I was just reading Josh Hilberman's (aka Josh Carmen) very funny blog when I realized that, dammit, I was supposed to be writing myself.
I was at somebody else's house yesterday for a kitchen-warming party and found myself blathering on at length about the adventure of our lost cat and the impostor who sought to usurp his place in our household (read here if you missed that episode). I found myself almost unable to omit details, and I even asked the person I was speaking to if I should speed up. "I'm enthralled," she said. She has a dry wit, but she seemed relatively earnest, or in any case just earnest enough.
But I have to wonder why it is I feel drawn so inexorably into what I can only think of as "narrative recursion," a feeling that no story can be really complete without going back a step or two to give the reader some tasty background tidbit. On the other hand, it is getting late, so I should really just stop before I start theorizing at length.

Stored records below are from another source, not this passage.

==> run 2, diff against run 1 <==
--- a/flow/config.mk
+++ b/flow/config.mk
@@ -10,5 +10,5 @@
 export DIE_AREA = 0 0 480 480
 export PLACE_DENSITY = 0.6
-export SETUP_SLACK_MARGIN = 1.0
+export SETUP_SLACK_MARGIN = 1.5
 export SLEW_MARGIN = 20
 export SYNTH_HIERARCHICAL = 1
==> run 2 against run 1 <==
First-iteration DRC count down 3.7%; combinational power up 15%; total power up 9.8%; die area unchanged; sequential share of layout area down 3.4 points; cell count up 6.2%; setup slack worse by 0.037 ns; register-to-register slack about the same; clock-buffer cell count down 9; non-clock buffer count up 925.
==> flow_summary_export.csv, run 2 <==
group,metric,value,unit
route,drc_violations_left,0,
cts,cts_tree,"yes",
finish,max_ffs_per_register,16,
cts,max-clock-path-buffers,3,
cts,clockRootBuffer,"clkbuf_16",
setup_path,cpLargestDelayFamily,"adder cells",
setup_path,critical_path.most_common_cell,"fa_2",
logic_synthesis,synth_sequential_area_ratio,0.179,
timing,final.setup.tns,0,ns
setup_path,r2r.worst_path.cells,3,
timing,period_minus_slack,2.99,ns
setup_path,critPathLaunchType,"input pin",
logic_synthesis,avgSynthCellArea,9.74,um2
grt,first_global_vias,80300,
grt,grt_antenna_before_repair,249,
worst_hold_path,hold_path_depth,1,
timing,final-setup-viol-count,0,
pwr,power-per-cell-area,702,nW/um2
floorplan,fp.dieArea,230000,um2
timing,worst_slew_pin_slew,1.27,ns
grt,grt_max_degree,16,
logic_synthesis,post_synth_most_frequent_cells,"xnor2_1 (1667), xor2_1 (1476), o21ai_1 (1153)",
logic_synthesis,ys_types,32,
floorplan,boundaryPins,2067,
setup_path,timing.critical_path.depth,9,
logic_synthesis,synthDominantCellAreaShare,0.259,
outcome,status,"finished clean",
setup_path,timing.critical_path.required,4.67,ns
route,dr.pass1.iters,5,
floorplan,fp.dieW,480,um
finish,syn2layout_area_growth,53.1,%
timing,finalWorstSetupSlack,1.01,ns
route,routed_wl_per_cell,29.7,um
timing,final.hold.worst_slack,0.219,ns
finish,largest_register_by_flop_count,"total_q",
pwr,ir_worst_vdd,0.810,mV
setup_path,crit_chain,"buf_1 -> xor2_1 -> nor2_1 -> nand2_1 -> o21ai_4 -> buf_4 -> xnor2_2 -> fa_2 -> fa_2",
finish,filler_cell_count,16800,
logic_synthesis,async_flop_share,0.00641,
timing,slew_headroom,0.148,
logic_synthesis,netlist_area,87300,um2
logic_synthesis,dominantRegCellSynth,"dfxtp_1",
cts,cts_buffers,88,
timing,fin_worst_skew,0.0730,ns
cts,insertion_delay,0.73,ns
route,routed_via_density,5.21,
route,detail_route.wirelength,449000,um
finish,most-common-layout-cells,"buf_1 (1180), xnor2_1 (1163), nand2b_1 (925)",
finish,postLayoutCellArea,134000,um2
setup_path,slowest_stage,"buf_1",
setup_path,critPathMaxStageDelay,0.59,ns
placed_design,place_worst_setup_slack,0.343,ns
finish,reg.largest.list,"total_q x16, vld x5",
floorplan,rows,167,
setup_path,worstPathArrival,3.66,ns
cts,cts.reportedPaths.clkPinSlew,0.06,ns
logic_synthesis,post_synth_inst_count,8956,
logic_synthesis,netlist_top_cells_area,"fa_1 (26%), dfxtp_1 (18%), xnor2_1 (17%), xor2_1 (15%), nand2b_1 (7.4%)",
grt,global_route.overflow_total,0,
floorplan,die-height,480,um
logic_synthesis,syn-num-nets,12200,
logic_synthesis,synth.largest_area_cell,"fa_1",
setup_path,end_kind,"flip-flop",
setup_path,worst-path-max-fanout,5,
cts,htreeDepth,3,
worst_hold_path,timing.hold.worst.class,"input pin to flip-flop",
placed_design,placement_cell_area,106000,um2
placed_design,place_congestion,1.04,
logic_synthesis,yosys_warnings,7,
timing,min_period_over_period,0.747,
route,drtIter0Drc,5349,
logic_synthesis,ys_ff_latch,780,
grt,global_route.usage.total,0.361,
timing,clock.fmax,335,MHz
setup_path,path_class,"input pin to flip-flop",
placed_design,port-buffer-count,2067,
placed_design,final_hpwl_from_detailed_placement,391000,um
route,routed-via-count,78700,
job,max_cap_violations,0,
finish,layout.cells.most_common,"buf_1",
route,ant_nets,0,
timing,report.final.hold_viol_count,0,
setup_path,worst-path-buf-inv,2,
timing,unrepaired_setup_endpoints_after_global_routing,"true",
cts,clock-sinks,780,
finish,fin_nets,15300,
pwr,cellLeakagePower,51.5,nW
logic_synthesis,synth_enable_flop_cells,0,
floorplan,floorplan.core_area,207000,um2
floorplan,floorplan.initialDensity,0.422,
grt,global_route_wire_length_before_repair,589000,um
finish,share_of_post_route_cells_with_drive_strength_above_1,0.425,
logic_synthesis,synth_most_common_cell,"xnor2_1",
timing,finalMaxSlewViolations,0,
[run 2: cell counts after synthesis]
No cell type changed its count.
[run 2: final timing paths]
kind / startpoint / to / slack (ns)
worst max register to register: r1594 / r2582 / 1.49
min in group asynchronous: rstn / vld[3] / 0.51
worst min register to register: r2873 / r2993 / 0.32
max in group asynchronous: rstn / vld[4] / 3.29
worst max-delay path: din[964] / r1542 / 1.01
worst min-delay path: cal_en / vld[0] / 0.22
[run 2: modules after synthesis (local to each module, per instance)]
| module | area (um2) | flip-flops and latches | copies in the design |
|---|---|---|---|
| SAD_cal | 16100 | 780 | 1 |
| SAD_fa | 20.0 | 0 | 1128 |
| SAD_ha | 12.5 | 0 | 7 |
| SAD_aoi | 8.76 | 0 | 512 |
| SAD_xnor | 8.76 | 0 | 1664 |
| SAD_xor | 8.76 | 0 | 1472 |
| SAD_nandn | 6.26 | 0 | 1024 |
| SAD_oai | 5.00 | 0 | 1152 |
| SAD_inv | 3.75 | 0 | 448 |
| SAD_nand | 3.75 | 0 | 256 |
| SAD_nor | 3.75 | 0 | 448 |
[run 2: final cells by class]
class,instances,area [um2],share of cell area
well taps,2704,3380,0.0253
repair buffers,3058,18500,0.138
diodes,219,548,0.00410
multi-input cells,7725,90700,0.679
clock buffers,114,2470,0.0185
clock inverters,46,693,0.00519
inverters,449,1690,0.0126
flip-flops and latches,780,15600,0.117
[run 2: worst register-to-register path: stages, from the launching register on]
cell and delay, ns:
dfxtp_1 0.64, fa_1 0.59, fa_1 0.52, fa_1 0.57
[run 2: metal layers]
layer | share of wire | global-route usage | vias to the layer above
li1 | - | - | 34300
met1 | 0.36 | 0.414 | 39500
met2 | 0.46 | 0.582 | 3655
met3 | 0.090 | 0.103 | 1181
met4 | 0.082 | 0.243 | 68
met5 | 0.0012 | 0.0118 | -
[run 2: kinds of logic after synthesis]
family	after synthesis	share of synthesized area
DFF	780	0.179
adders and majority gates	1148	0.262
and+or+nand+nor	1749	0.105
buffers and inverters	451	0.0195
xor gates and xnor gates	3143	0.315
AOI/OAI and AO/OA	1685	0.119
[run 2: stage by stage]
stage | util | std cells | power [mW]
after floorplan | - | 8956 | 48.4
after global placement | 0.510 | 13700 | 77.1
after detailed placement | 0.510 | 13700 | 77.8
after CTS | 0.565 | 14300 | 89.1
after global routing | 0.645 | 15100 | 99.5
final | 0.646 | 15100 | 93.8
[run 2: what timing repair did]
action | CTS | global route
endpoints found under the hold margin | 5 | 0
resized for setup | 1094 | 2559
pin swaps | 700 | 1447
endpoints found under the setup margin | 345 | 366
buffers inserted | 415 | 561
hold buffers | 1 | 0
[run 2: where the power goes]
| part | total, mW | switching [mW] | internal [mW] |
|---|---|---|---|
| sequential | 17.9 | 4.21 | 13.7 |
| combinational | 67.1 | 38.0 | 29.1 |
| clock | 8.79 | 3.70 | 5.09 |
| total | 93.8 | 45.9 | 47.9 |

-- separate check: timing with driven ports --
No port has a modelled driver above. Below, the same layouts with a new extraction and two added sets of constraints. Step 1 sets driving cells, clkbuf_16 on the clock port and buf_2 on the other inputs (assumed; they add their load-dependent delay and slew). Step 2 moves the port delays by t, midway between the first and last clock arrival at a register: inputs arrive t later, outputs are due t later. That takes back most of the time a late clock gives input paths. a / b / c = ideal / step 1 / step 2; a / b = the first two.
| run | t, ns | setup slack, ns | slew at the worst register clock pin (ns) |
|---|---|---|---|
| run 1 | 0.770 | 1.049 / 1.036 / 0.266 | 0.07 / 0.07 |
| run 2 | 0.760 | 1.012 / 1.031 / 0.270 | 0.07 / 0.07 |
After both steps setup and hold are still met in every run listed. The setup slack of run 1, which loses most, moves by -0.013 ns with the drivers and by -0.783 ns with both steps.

As an aside, let me just say that we just watched Jane Campion's Top of the Lake on Netflix. A seven-part mystery for the BBC, it is in many ways a transposition of much of the basic material of The Girl Who Kicked the Hornet's Nest -- minus the technophilic genius of the female detective -- into the jaw-dropping beauty of some mountains in New Zealand. It is good watching, some nasty sexual violence implied but never too graphically onscreen, and lots of cleavage and sex from our refreshingly normal-looking if fit heroine. I displayed the virtues of having a PhD in literature by guessing two key plot twists several episodes in advance. Not that it's too hard. Worth watching.